Seafarers have endured a great deal over the last 16 months of the pandemic. At one point, 400,000 were stuck on ships totally becalmed by severe coronavirus movement restrictions.

That amounted to roughly a quarter of the 1.6m seafarers who in normal times keep more than 2bn dwt of cargoes flowing through the global supply chain.

They faced abandonment, cancelled repatriation, severe social isolation, heavier workloads and fatigue, along with increased tension with shipmates as they remained on board without any chance of going ashore.

It is unlikely to be a coincidence that 2020 saw an increased number of seafarer abandonment cases, which spiked at 75 cases worldwide. While much of the world went into lockdown, seafarers remained separated from their homes, friends and families, sometimes with very little support.

Even now, 200,000 seafarers are still facing disruption to the normal pattern of crew change with obvious consequences for their physical and mental welfare.

Julian Longson is chief executive of Pole Star, a maritime technology firm. Photo: Pole Star

The plight of crews facing these conditions has prompted organisations such as the UK Maritime & Coastguard Agency (MCA) and International Chamber of Shipping (ICS) to remind the entire shipping industry of its responsibilities.

In its Marine Information Note about the impacts of Covid-19, the MCA explained how the range of pressures on seafarers threatens productivity at sea and can potentially undermine safety standards.

Historically, the welfare of seafarers has been difficult to monitor because of the widespread lack of transparency within the shipping industry. However, it would be wrong to view the entire industry in the same light as some of the less conscientious owners and operators using questionable employment practices.

Crews have an important role in maintaining critical maritime supply chains across our oceans, including of course, medical supplies and hospital equipment. Everyone in maritime owes our seafaring colleagues a debt for the way they enable business continuity through thick and thin, but particularly over the last extraordinarily difficult 16 months.

Historically, the welfare of seafarers has been difficult to monitor because of the widespread lack of transparency within the shipping industry.

This is why, to us, this year’s IMO Day of the Seafarer is such a poignant date. There has never been a more relevant time to promote crew welfare and to think how to prevent a recurrence of the conditions seafarers have endured during the pandemic. Initiatives spearheaded by the IMO, such as having seafarers designated as key workers to give them greater priority for immunisation, healthcare and access to transport and other facilities, are vital.

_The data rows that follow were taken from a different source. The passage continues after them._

This is an optimization exercise on Yosys and OpenROAD, whose aim is small area, not a production implementation.
At most, simulation tests tie the RTL to the original design; equivalence was not proved.
Power figures rest on the tool's default switching activity, not on a simulated workload.

Setup of trial 74:
## uart_top
module uart_top (
    input  wire iClk,
    input  wire iRst,
    input  wire iRx,
    output wire oTx
  );
Size: ~750 cells after synthesis, ~4 I/O pins, about 12000 sq um of cells after synthesis.
export LEC_CHECK = 0
export CAP_MARGIN = 20
export CORE_MARGIN = 2
export CORE_UTILIZATION = 65
export PLACE_DENSITY = 0.8
export SLEW_MARGIN = 20
create_clock -name core_clock -period 8.0 [get_ports {iClk}]
standard.sh (not shown) runs the stock make flow with config.mk's settings and CLKGATE_MAP_FILE= SYNTH_SCRIPT=/design/flow/synth_recipe.tcl, a recipe that flattens the netlist after the stock synthesis.
==> flow/flow/run.sh <==
#!/bin/bash
# Layout flow: the standard flow (standard.sh) with two changes.
#  1. After the standard synthesis, the combinational logic is mapped again
#     for area (flow/remap.tcl with flow/area.abc). Flip-flop and full-adder
#     instances keep their names and cell types.
#  2. Clock tree synthesis builds the tree from clkbuf_4 cells in clusters of
#     at most 12 sinks and adds no dummy loads.
# Each tool's output goes to a log file in the work folder.
set -euo pipefail
WORK=$(pwd)
RES=$WORK/orfs/results/$FLOW_PLATFORM/uart_top/base

bash standard.sh synth > standard_synth.log 2>&1

cp $RES/1_2_yosys.v $WORK/1_2_yosys_standard.v
export REMAP_IN=$WORK/1_2_yosys_standard.v
export REMAP_OUT=$WORK/1_2_yosys_remap.v
export REMAP_ABC=$WORK/flow/area.abc
export LIB_FILE=$FLOW_HOME/platforms/$FLOW_PLATFORM/lib/sky130_fd_sc_hd__tt_025C_1v80.lib
export DONT_USE_CELLS="$(sed -n '/^export DONT_USE_CELLS/,/^$/p' $FLOW_HOME/platforms/$FLOW_PLATFORM/config.mk | grep -o 'sky130_fd_sc_hd__[a-z0-9_]*' | tr '\n' ' ')"
yosys -c $WORK/flow/remap.tcl > remap.log 2>&1
cp $REMAP_OUT $RES/1_2_yosys.v
touch $RES/1_2_yosys.v

export CTS_ARGS="-sink_clustering_enable -repair_clock_nets -dont_use_dummy_load -buf_list {sky130_fd_sc_hd__clkbuf_4 sky130_fd_sc_hd__clkbuf_8} -sink_clustering_buffer sky130_fd_sc_hd__clkbuf_4 -sink_clustering_size 12 -sink_clustering_max_diameter 40"
bash standard.sh > standard.log 2>&1
==> flow/flow/area.abc <==
strash
dc2
dch -f
amap
topo
==> flow/flow/remap.tcl <==
# Re-map the combinational logic of a synthesized netlist for area; flip-flop
# instances (names and cell types) are kept as they are.
# env: REMAP_IN REMAP_OUT LIB_FILE REMAP_ABC DONT_USE_CELLS
set lib $::env(LIB_FILE)
set du {}
foreach c $::env(DONT_USE_CELLS) { lappend du -dont_use $c }
yosys read_verilog -defer $::env(REMAP_IN)
yosys read_liberty -ignore_miss_func -overwrite $lib
yosys hierarchy -top uart_top
# keep every sequential cell, and the full-adder cells, as opaque instances
yosys blackbox {*}[lsort -unique [regexp -all -inline {sky130_fd_sc_hd__(?:\w*df\w*|fa_\d)} [exec cat $::env(REMAP_IN)]]]
yosys flatten
yosys opt -purge
yosys abc -script $::env(REMAP_ABC) -liberty $lib {*}$du
yosys opt_clean -purge
yosys hilomap -singleton -hicell sky130_fd_sc_hd__conb_1 HI -locell sky130_fd_sc_hd__conb_1 LO
yosys splitnets
yosys opt_clean -purge
yosys insbuf -buf sky130_fd_sc_hd__buf_4 A X
yosys tee -o $::env(REMAP_OUT).stat stat -liberty $lib
yosys write_verilog -noattr -nohex -nodec $::env(REMAP_OUT)
Trial 74 was carried through to the last stage, and its layout satisfied the timing, DRC and antenna checks.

It is also very encouraging to see the IMO and the ICS lobby for more support, and to witness how charities such as The Mission to Seafarers, Sailors’ Society, International Seafarers' Welfare and Assistance Network and others continue to highlight the threats to seafarers’ mental and physical health.

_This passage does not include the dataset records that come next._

What follows belongs to an exercise in optimizing a design on an open flow for a short achievable clock period and low power; a production flow would make more cautious choices. No functional check of the RTL was part of any run shown here. The clock port is modelled as an ideal driver; clocking choices that lean on that would not hold on a real chip. Power is estimated from default activity; no workload was simulated.

### config.mk
export PLATFORM = sky130hd
export DESIGN_NAME = macs_axi4s
export DESIGN_NICKNAME = macs_axi4s
export VERILOG_FILES = /design/flow/design.v
export SDC_FILE = /design/flow/constraint.sdc
export NUM_CORES = 4
export LEC_CHECK = 0
export CAP_MARGIN = 0
export CORE_MARGIN = 2
export CORE_UTILIZATION = 40
export CTS_BUF_LIST = sky130_fd_sc_hd__clkbuf_4 sky130_fd_sc_hd__clkbuf_8
export GPL_ROUTABILITY_DRIVEN = 0
export GPL_TIMING_DRIVEN = 0
export SETUP_SLACK_MARGIN = 0.1
export SLEW_MARGIN = 0
export SYNTH_HIERARCHICAL = 1
### constraint.sdc
create_clock -name core_clock -period 5.0 [get_ports {clk}]
set_input_delay 1.0000 -clock core_clock [delete_from_list [all_inputs] [get_ports {clk}]]
set_output_delay 1.0000 -clock core_clock [all_outputs]
set_load 0.01 [all_outputs]
### design.v
`timescale 1ns / 1ps
module mac_en (
    input s_axis_tvalid, input m_axis_tready, input reset,
    output en
);
    assign en = s_axis_tvalid & m_axis_tready & reset;
endmodule
module mac_iso (
    input en,
    input [7:0] a, input [7:0] b,
    output [7:0] ya, output [7:0] yb
);
    assign ya = a & {8{en}};
    assign yb = b & {8{en}};
endmodule
module mac_axi4s (
    input clk, input reset,
    input s_axis_tvalid, input m_axis_tready,
    input [7:0] data, input [7:0] weight,
    output [15:0] acc
);
    wire en;
    wire [7:0] d, w;
    mac_en acc_en (.s_axis_tvalid(s_axis_tvalid), .m_axis_tready(m_axis_tready), .reset(reset), .en(en));
    mac_iso iso (.en(en), .a(data), .b(weight), .ya(d), .yb(w));
    reg [15:0] s;
    reg [0:0] c;
    wire [7:0] pp0 = d & {8{w[0]}};
    wire [7:0] pp1 = d & {8{w[1]}};
    wire [7:0] pp2 = d & {8{w[2]}};
    wire [7:0] pp3 = d & {8{w[3]}};
    wire [7:0] pp4 = d & {8{w[4]}};
    wire [7:0] pp5 = d & {8{w[5]}};
    wire [7:0] pp6 = d & {8{w[6]}};
    wire [7:0] pp7 = d & {8{w[7]}};
    wire t1 = pp0[5] ^ pp1[4];
    wire u2 = pp0[5] & pp1[4];
    wire t3 = pp0[6] ^ pp1[5] ^ pp2[4];
    wire u4 = (pp0[6] & pp1[5]) | (pp0[6] & pp2[4]) | (pp1[5] & pp2[4]);
    wire t5 = pp3[3] ^ pp4[2];
    wire u6 = pp3[3] & pp4[2];
    wire t7 = pp0[7] ^ pp1[6] ^ pp2[5];
    wire u8 = (pp0[7] & pp1[6]) | (pp0[7] & pp2[5]) | (pp1[6] & pp2[5]);
    wire t9 = pp3[4] ^ pp4[3] ^ pp5[2];
    wire u10 = (pp3[4] & pp4[3]) | (pp3[4] & pp5[2]) | (pp4[3] & pp5[2]);
    wire t11 = pp6[1] ^ pp7[0];
    wire u12 = pp6[1] & pp7[0];
    wire t13 = pp1[7] ^ pp2[6] ^ pp3[5];
    wire u14 = (pp1[7] & pp2[6]) | (pp1[7] & pp3[5]) | (pp2[6] & pp3[5]);
    wire t15 = pp4[4] ^ pp5[3] ^ pp6[2];
    wire u16 = (pp4[4] & pp5[3]) | (pp4[4] & pp6[2]) | (pp5[3] & pp6[2]);
    wire t17 = pp7[1] ^ s[8];
    wire u18 = pp7[1] & s[8];
    wire t19 = pp2[7] ^ pp3[6] ^ pp4[5];
    wire u20 = (pp2[7] & pp3[6]) | (pp2[7] & pp4[5]) | (pp3[6] & pp4[5]);
    wire t21 = pp5[4] ^ pp6[3] ^ pp7[2];
    wire u22 = (pp5[4] & pp6[3]) | (pp5[4] & pp7[2]) | (pp6[3] & pp7[2]);
    wire t23 = pp3[7] ^ pp4[6] ^ pp5[5];
    wire u24 = (pp3[7] & pp4[6]) | (pp3[7] & pp5[5]) | (pp4[6] & pp5[5]);
    wire t25 = pp4[7] ^ pp5[6];
    wire u26 = pp4[7] & pp5[6];
    wire t27 = pp0[3] ^ pp1[2];
    wire u28 = pp0[3] & pp1[2];
    wire t29 = pp0[4] ^ pp1[3] ^ pp2[2];
    wire u30 = (pp0[4] & pp1[3]) | (pp0[4] & pp2[2]) | (pp1[3] & pp2[2]);
    wire t31 = pp3[1] ^ pp4[0];
    wire u32 = pp3[1] & pp4[0];
    wire t33 = t1 ^ pp2[3] ^ pp3[2];
    wire u34 = (t1 & pp2[3]) | (t1 & pp3[2]) | (pp2[3] & pp3[2]);
    wire t35 = pp4[1] ^ pp5[0] ^ s[5];
    wire u36 = (pp4[1] & pp5[0]) | (pp4[1] & s[5]) | (pp5[0] & s[5]);
    wire t37 = u2 ^ t3 ^ t5;
    wire u38 = (u2 & t3) | (u2 & t5) | (t3 & t5);
    wire t39 = pp5[1] ^ pp6[0] ^ s[6];
    wire u40 = (pp5[1] & pp6[0]) | (pp5[1] & s[6]) | (pp6[0] & s[6]);
    wire t41 = u4 ^ u6 ^ t7;
    wire u42 = (u4 & u6) | (u4 & t7) | (u6 & t7);
    wire t43 = t9 ^ t11 ^ s[7];
    wire u44 = (t9 & t11) | (t9 & s[7]) | (t11 & s[7]);
    wire t45 = u8 ^ u10 ^ u12;
    wire u46 = (u8 & u10) | (u8 & u12) | (u10 & u12);
    wire t47 = t13 ^ t15 ^ t17;
    wire u48 = (t13 & t15) | (t13 & t17) | (t15 & t17);
    wire t49 = u14 ^ u16 ^ u18;
    wire u50 = (u14 & u16) | (u14 & u18) | (u16 & u18);
    wire t51 = t19 ^ t21 ^ s[9];
    wire u52 = (t19 & t21) | (t19 & s[9]) | (t21 & s[9]);
    wire t53 = u20 ^ u22 ^ t23;
    wire u54 = (u20 & u22) | (u20 & t23) | (u22 & t23);
    wire t55 = pp6[4] ^ pp7[3] ^ s[10];
    wire u56 = (pp6[4] & pp7[3]) | (pp6[4] & s[10]) | (pp7[3] & s[10]);
    wire t57 = u24 ^ t25 ^ pp6[5];
    wire u58 = (u24 & t25) | (u24 & pp6[5]) | (t25 & pp6[5]);
    wire t59 = pp7[4] ^ s[11] ^ c[0];
    wire u60 = (pp7[4] & s[11]) | (pp7[4] & c[0]) | (s[11] & c[0]);
    wire t61 = u26 ^ pp5[7] ^ pp6[6];
    wire u62 = (u26 & pp5[7]) | (u26 & pp6[6]) | (pp5[7] & pp6[6]);
    wire t63 = pp7[5] ^ s[12];
    wire u64 = pp7[5] & s[12];
    wire t65 = pp6[7] ^ pp7[6];
    wire u66 = pp6[7] & pp7[6];
    wire t67 = pp0[2] ^ pp1[1];
    wire u68 = pp0[2] & pp1[1];
    wire t69 = t27 ^ pp2[1] ^ pp3[0];
    wire u70 = (t27 & pp2[1]) | (t27 & pp3[0]) | (pp2[1] & pp3[0]);
    wire t71 = u28 ^ t29 ^ t31;
    wire u72 = (u28 & t29) | (u28 & t31) | (t29 & t31);
    wire t73 = u30 ^ u32 ^ t33;
    wire u74 = (u30 & u32) | (u30 & t33) | (u32 & t33);
    wire t75 = u34 ^ u36 ^ t37;
    wire u76 = (u34 & u36) | (u34 & t37) | (u36 & t37);
    wire t77 = u38 ^ u40 ^ t41;
    wire u78 = (u38 & u40) | (u38 & t41) | (u40 & t41);
    wire t79 = u42 ^ u44 ^ t45;
    wire u80 = (u42 & u44) | (u42 & t45) | (u44 & t45);
    wire t81 = u46 ^ u48 ^ t49;
    wire u82 = (u46 & u48) | (u46 & t49) | (u48 & t49);
    wire t83 = u50 ^ u52 ^ t53;
    wire u84 = (u50 & u52) | (u50 & t53) | (u52 & t53);
    wire t85 = u54 ^ u56 ^ t57;
    wire u86 = (u54 & u56) | (u54 & t57) | (u56 & t57);
    wire t87 = u58 ^ u60 ^ t61;
    wire u88 = (u58 & u60) | (u58 & t61) | (u60 & t61);
    wire t89 = u62 ^ u64 ^ t65;
    wire u90 = (u62 & u64) | (u62 & t65) | (u64 & t65);
    wire t91 = u66 ^ pp7[7];
    wire u92 = u66 & pp7[7];
    wire t93 = pp0[1] ^ pp1[0];
    wire u94 = pp0[1] & pp1[0];
    wire t95 = t67 ^ pp2[0] ^ s[2];
    wire u96 = (t67 & pp2[0]) | (t67 & s[2]) | (pp2[0] & s[2]);
    wire t97 = u68 ^ t69 ^ s[3];
    wire u98 = (u68 & t69) | (u68 & s[3]) | (t69 & s[3]);
    wire t99 = u70 ^ t71 ^ s[4];
    wire u100 = (u70 & t71) | (u70 & s[4]) | (t71 & s[4]);
    wire t101 = u72 ^ t73 ^ t35;
    wire u102 = (u72 & t73) | (u72 & t35) | (t73 & t35);
    wire t103 = u74 ^ t75 ^ t39;
    wire u104 = (u74 & t75) | (u74 & t39) | (t75 & t39);
    wire t105 = u76 ^ t77 ^ t43;
    wire u106 = (u76 & t77) | (u76 & t43) | (t77 & t43);
    wire t107 = u78 ^ t79 ^ t47;
    wire u108 = (u78 & t79) | (u78 & t47) | (t79 & t47);
    wire t109 = u80 ^ t81 ^ t51;
    wire u110 = (u80 & t81) | (u80 & t51) | (t81 & t51);
    wire t111 = u82 ^ t83 ^ t55;
    wire u112 = (u82 & t83) | (u82 & t55) | (t83 & t55);
    wire t113 = u84 ^ t85 ^ t59;
    wire u114 = (u84 & t85) | (u84 & t59) | (t85 & t59);
    wire t115 = u86 ^ t87 ^ t63;
    wire u116 = (u86 & t87) | (u86 & t63) | (t87 & t63);
    wire t117 = u88 ^ t89 ^ s[13];
    wire u118 = (u88 & t89) | (u88 & s[13]) | (t89 & s[13]);
    wire t119 = u90 ^ t91 ^ s[14];
    wire u120 = (u90 & t91) | (u90 & s[14]) | (t91 & s[14]);
    wire t121 = u92 ^ s[15];
    wire u122 = u92 & s[15];
    wire [15:0] x = {u120, u118, u116, u114, u112, u110, u108, u106, u104, u102, u100, u98, u96, u94, t93, pp0[0]};
    wire [15:0] y = {t121, t119, t117, t115, t113, t111, t109, t107, t105, t103, t101, t99, t97, t95, s[1], s[0]};
    wire [11:0] blk0 = {1'b0, x[10:0]} + {1'b0, y[10:0]};
    wire [5:0] blk1 = {1'b0, x[15:11]} + {1'b0, y[15:11]};
    wire [15:0] s_next = {blk1[4:0], blk0[10:0]};
    wire [0:0] c_next = {blk0[11]};
    assign acc = s + ({15'd0, c[0]} << 11);
    always @(posedge clk)
        if (en) begin
            s <= s_next;
            c <= c_next;
        end else begin
            s <= s & {16{reset}};
            c <= c & {1{reset}};
        end
endmodule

Fatigue and extended periods at sea have been long-standing problems that not only create a negative work experience for seafarers, but also increase the risk of maritime accidents and environmental disasters that, in turn, threaten the security and reliability of our global supply chains. These broader ramifications are why the whole question of working conditions on ships should be more widely aired and addressed.

Yet despite some legislation and the introduction of regulations brought about by the International Labour Organization through the Maritime Labour Convention there are still significant welfare problems.

An IMO seafarers poll found working conditions to be the main area that respondents want addressed to provide them with “a fair future”. In terms of Covid-19 impacts, the survey found what they want most is guaranteed access to repatriation and crew change.

Hard to monitor

Unfortunately, conditions aboard vessels can be notoriously difficult to police. As with many issues the maritime industry needs further transparency and accountability before it can achieve equitable solutions.

The good news is that the last five years have seen increasing focus on the poor mental health of many seafarers. Now the experience of the pandemic should act as a further spur to significant improvements in conditions. We know the maritime industry has unique characteristics that make quick solutions difficult, but it certainly needs to do better at treating seafarers with fairness and respect.

Julian Longson is chief executive of Pole Star, a firm that provides vessel-tracking and monitoring technologies to the maritime industry.